(Collected data)
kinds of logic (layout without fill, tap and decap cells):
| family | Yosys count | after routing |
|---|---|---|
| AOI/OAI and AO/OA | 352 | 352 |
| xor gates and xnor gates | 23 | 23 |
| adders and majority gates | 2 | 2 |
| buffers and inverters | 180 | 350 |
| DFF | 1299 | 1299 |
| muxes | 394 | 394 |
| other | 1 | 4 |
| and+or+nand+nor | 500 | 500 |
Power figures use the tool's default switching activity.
==> config.mk <==
export PLATFORM = sky130hd
export DESIGN_NAME = sfp_front
export DESIGN_NICKNAME = d
export VERILOG_FILES = /design/src/hw/rtl/sfp_pkg.sv /design/src/hw/rtl/sfp_front.sv
export SDC_FILE = /design/constraint.sdc
export NUM_CORES = 1
export LEC_CHECK = 0
export ABC_AREA = 0
export BUFFER_PORTS_ARGS = -buffer_cell sky130_fd_sc_hd__buf_2
export CAP_MARGIN = 0
export CORE_MARGIN = 3
export CORE_UTILIZATION = 55
export DETAILED_ROUTE_END_ITERATION = 10
export GPL_TIMING_DRIVEN = 0
export PLACE_DENSITY = 0.89
export SYNTH_ARGS = -nofsm -noshare
export SYNTH_HDL_FRONTEND = slang
export SYNTH_SLANG_ARGS = --single-unit
==> constraint.sdc <==
create_clock -name i_clk -period 3.8 [get_ports i_clk]
set_clock_uncertainty 0.1 [all_clocks]
set_input_delay 0.76 -clock i_clk [delete_from_list [all_inputs] [get_ports i_clk]]
set_output_delay 0.76 -clock i_clk [all_outputs]
set_load 0.05 [all_outputs]
==> src/hw/rtl/sfp_pkg.sv <==
// shared types and constants for the starfield perspective plotter
// no dependencies
`timescale 1ns / 1ps
`default_nettype none
package sfp_pkg;
    localparam logic [1:0] KIND_LOAD    = 2'd0;
    localparam logic [1:0] KIND_ADVANCE = 2'd1;
    localparam logic [1:0] KIND_CLEAR   = 2'd2;

    localparam logic [1:0] GLYPH_BRIGHT = 2'd0;
    localparam logic [1:0] GLYPH_DIM    = 2'd1;
    localparam logic [1:0] GLYPH_TRAIL  = 2'd2;

    localparam logic [0:0] REG_SPEED = 1'd0;
    localparam logic [0:0] REG_ZOOM  = 1'd1;

    localparam int SPAWN_DEPTH  = 600;
    localparam int BRIGHT_LIMIT = 200;
    localparam int TRAIL_LIMIT  = 300;
    localparam int TRAIL_OFFSET = 40;

    typedef struct packed {
        logic [1:0]        kind;
        logic [7:0]        idx;
        logic signed [9:0] px;
        logic signed [9:0] py;
        logic [9:0]        dep;
        logic [5:0]        color;
    } t_req;

    typedef enum logic [3:0] {
        S_IDLE, S_READ, S_UPD, S_DIVC, S_DIVR, S_CHK, S_EMIT1,
        S_TRAIL, S_TDIVC, S_TDIVR, S_TCHK, S_TREAD, S_EMIT2, S_CLEAR
    } t_state;

    typedef enum logic [1:0] {D_IDLE, D_RUN, D_DONE} t_dstate;
endpackage
`default_nettype wire

==> src/hw/rtl/sfp_front.sv <==
// front end: accepts requests, drops ignored kinds and out-of-range star indices, queues the rest
// uses sfp_pkg
`timescale 1ns / 1ps
`default_nettype none
module sfp_front #(
    parameter int STAR_COUNT = 256
) (
    input  wire              i_clk,
    input  wire              i_rst_n,
    input  wire              i_valid,
    output logic             o_ready,
    input  wire sfp_pkg::t_req i_req,
    output logic             o_valid,
    input  wire              i_ready,
    output sfp_pkg::t_req    o_req
);
    localparam int QD = 4;
    sfp_pkg::t_req r_q [QD];
    logic [1:0] r_wp, r_rp;
    logic [2:0] r_cnt;
    logic w_push, w_pop, w_keep;

    assign w_keep = (i_req.kind == sfp_pkg::KIND_CLEAR) ||
                    ((i_req.kind == sfp_pkg::KIND_LOAD ||
                      i_req.kind == sfp_pkg::KIND_ADVANCE) &&
                     ({24'd0, i_req.idx} < 32'(STAR_COUNT)));
    assign o_ready = (r_cnt != 3'(QD));
    assign w_push  = i_valid && o_ready && w_keep;
    assign o_valid = (r_cnt != 3'd0);
    assign w_pop   = o_valid && i_ready;
    assign o_req   = r_q[r_rp];

    always_ff @(posedge i_clk) begin
        if (!i_rst_n) begin
            r_wp <= '0; r_rp <= '0; r_cnt <= '0;
        end else begin
            if (w_push) r_wp <= r_wp + 2'd1;
            if (w_pop) r_rp <= r_rp + 2'd1;
            r_cnt <= r_cnt + {2'd0, w_push} - {2'd0, w_pop};
        end
        if (w_push) r_q[r_wp] <= i_req;
    end
endmodule
`default_nettype wire

==> out/metrics.cfg <==
[grt]
grt_pass1_wl_um=18800
grt_overflow=0
antenna_found_initial=1
grt_pass1_vias=3447
grt_usage=0.176
grt_max_degree=27

[clock_network]
path_clk_slew_ns=0.07
cts_buffers=17
cts.path.max_buffers=2
post_cts_resized=0
cts_setup_buffers=0
cts.sinks=193
insertion_delay_ns=0.43
postCtsHoldBufs=0
clock-root-buffer=clkbuf_16
htree_levels=4
cts_tree=built

[critical_path]
r2r_cells=10
path_class=reg -> out
cp-start-kind=register
cp.required_ns=2.94
crit_fanout=10
r2r-end=r_cnt[2]$_SDFF_PN0_
r2r_start=r_cnt[1]$_SDFF_PN0_
worstPathArrival_ns=1.90
rrSetupSlack_ns=1.29
critPathCaptureType=output port

[hold_path]
hold_path_class=reg -> reg
worstHoldEndpoint=r_wp[0]$_SDFFE_PN0P_
hold_start=r_wp[0]$_SDFFE_PN0P_
hold_depth=2

[yosys]
yosys-top-cells-count=184 x edfxtp_1, 40 x mux4_2, 9 x dfxtp_1
synth_nets=347
syn_inst=290
synth-edff-count=184
avgSynthCellArea_um2=24.8
synth-seq-cells=193
synth.area.top_cells=edfxtp_1 77%, mux4_2 13%, dfxtp_1 2.5%
synth_flop_cell=edfxtp_1
synth_top_area_share=0.768
yosysMostFrequentCell=edfxtp_1
syn-cell-area_um2=7200
seq_area_frac_synth=0.793
yosys_warnings=0
synthDistinctLibCells=22
yosysTopAreaCell=edfxtp_1
synthArstFlopShare=0

[floorplan]
floorplan.initialDensity=0.566
ios=98
die_x_um=120
fp.coreArea_um2=12700
die_area_um2=14500
rows=41
die_y_um=120

[run]
maxCapViolCount=0

[final_layout]
drive_above_1_share=0.443
area_delta_synth_final_pct=18.7
final_nets=466
multi_input_area_um2=1350
fin_util=0.672
regArea_um2=5710
n_fill_cell=876
num_antenna_cells=0

[placed_design]
dp_hpwl_um=7550
portBuffers=96
place_congestion=0.697

[sta]
setup_viol=0
worst_pin_slew_ns=0.700
fmax_ghz=0.362
fin_crit_sh=0.727
rsz0062_at_grt=no
final_hold_viol_count=0
max-slew-margin-rel=0.533
slew_viol_final=0
period_minus_slack_ns=2.76

[routing]
drt_iter0_markers=246
wl_um=11800
wl_per_cell_um=19.8
via_per_inst=5.42
drc_errors=0
dr.pass1.iters=5
vias=3220
drtAntennaViolNets=0

[outcome]
status=completed

[pwr]
p_leak_uw=0.00293
power_uw=6140
power.density_nw_per_um2=719
vdd_drop_max_v=0.000528

-- final cells by class --
cell class                 count  share of cell area
sequential                   193               0.668
inverter                       7             0.00308
tap                          172              0.0252
clock inverter                13              0.0107
timing repair buffer         100              0.0656
buffer                        11              0.0141
clock buffer                  19              0.0557
multi-input combinational     79               0.158
-- where the power goes --
group / switching, uW / internal, uW
combinational: 1250 / 644
sequential: 53.1 / 2510
clock: 759 / 925
-- registers in the layout (all words and copies together) (netlist names), named ones only --
register / cells
r_q: 184
r_cnt: 3
r_rp: 2
r_wp: 2
-- routing by layer --
layer | track usage | part of all wire | up-vias
li1 | - | - | 1457
met1 | 0.222 | 0.40 | 1660
met2 | 0.296 | 0.53 | 83
met3 | 0.0482 | 0.048 | 18
met4 | 0.0666 | 0.015 | 2
met5 | 0 | 0.0011 | -
-- metrics by stage --
stage	area, um2	instances	TNS [ns]	worst slack (ns)	hold WS (ns)
after floorplan	7200	290	0	0.996	0.368
after global placement	7890	558	-1.26	-0.0224	0.375
after detailed placement	7980	562	0	0.798	0.408
after CTS	8540	594	0	1.01	0.418
after global routing	8540	594	0	0.944	0.429
final	8540	594	0	1.04	0.413
-- how the worst max path moves through the flow --
stage / startpoint / end / slack (ns) / depth (start not counted)
final: register / o_req[2] / 1.04 / 4
after CTS: register / o_req[2] / 1.01 / 4
after global placement: i_req[45] / r_q[0][39]$_DFFE_PP_ / -0.02 / 3
after global routing: register / o_req[2] / 0.94 / 4
after detailed placement: i_req[45] / r_cnt[2]$_SDFF_PN0_ / 0.80 / 10
after floorplan: i_req[45] / r_q[0][0]$_DFFE_PP_ / 1.0 / 2
-- placed cells by master, fill, tap and decap left out --
| cell | instances |
|---|---|
| a221oi_4 | 1 |
| and2_1 | 4 |
| and2_2 | 4 |
| buf_12 | 8 |
| buf_2 | 100 |
| buf_6 | 1 |
| clkbuf_1 | 1 |
| clkbuf_16 | 19 |
| clkbuf_2 | 1 |
| clkinv_2 | 2 |
| clkinv_4 | 1 |
| dfxtp_1 | 9 |
| edfxtp_1 | 184 |
| fa_1 | 1 |
| ha_1 | 6 |
| inv_1 | 7 |
| inv_4 | 7 |
| inv_6 | 2 |
| inv_8 | 1 |
| mux2i_1 | 2 |
| mux4_1 | 6 |
| mux4_2 | 40 |
| nand2_1 | 5 |
| nor2_1 | 1 |
| nor2b_1 | 2 |
| o311ai_1 | 1 |
| o31a_1 | 1 |
| or3_1 | 1 |
| xnor2_1 | 4 |
-- kinds of logic (layout without fill, tap and decap cells) --
kind of cell / after synthesis / count (layout) / share of synthesized area
fa+ha+maj: 7 / 7 / 0.0132
flops: 193 / 193 / 0.793
xor+xnor: 4 / 4 / 0.00487
buf+inv: 18 / 150 / 0.0203
mux: 48 / 48 / 0.150
simple gates: 17 / 17 / 0.0127
compound gates: 3 / 3 / 0.00609
-- worst max-delay path, cell delays in order (launching register included) --
cell	delay, ns
dfxtp_1	0.31
clkbuf_2	0.24
buf_2	0.32
mux4_2	0.37
buf_2	0.23
Power figures use the tool's default switching activity.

• DIRECTIONS FOR THIS TASK
Return the entries exactly through the "export ABC_AREA = 0" line.

• THE COMPLETED TASK
kinds of logic (layout without fill, tap and decap cells):
| family | Yosys count | after routing |
|---|---|---|
| AOI/OAI and AO/OA | 352 | 352 |
| xor gates and xnor gates | 23 | 23 |
| adders and majority gates | 2 | 2 |
| buffers and inverters | 180 | 350 |
| DFF | 1299 | 1299 |
| muxes | 394 | 394 |
| other | 1 | 4 |
| and+or+nand+nor | 500 | 500 |
Power figures use the tool's default switching activity.
==> config.mk <==
export PLATFORM = sky130hd
export DESIGN_NAME = sfp_front
export DESIGN_NICKNAME = d
export VERILOG_FILES = /design/src/hw/rtl/sfp_pkg.sv /design/src/hw/rtl/sfp_front.sv
export SDC_FILE = /design/constraint.sdc
export NUM_CORES = 1
export LEC_CHECK = 0
export ABC_AREA = 0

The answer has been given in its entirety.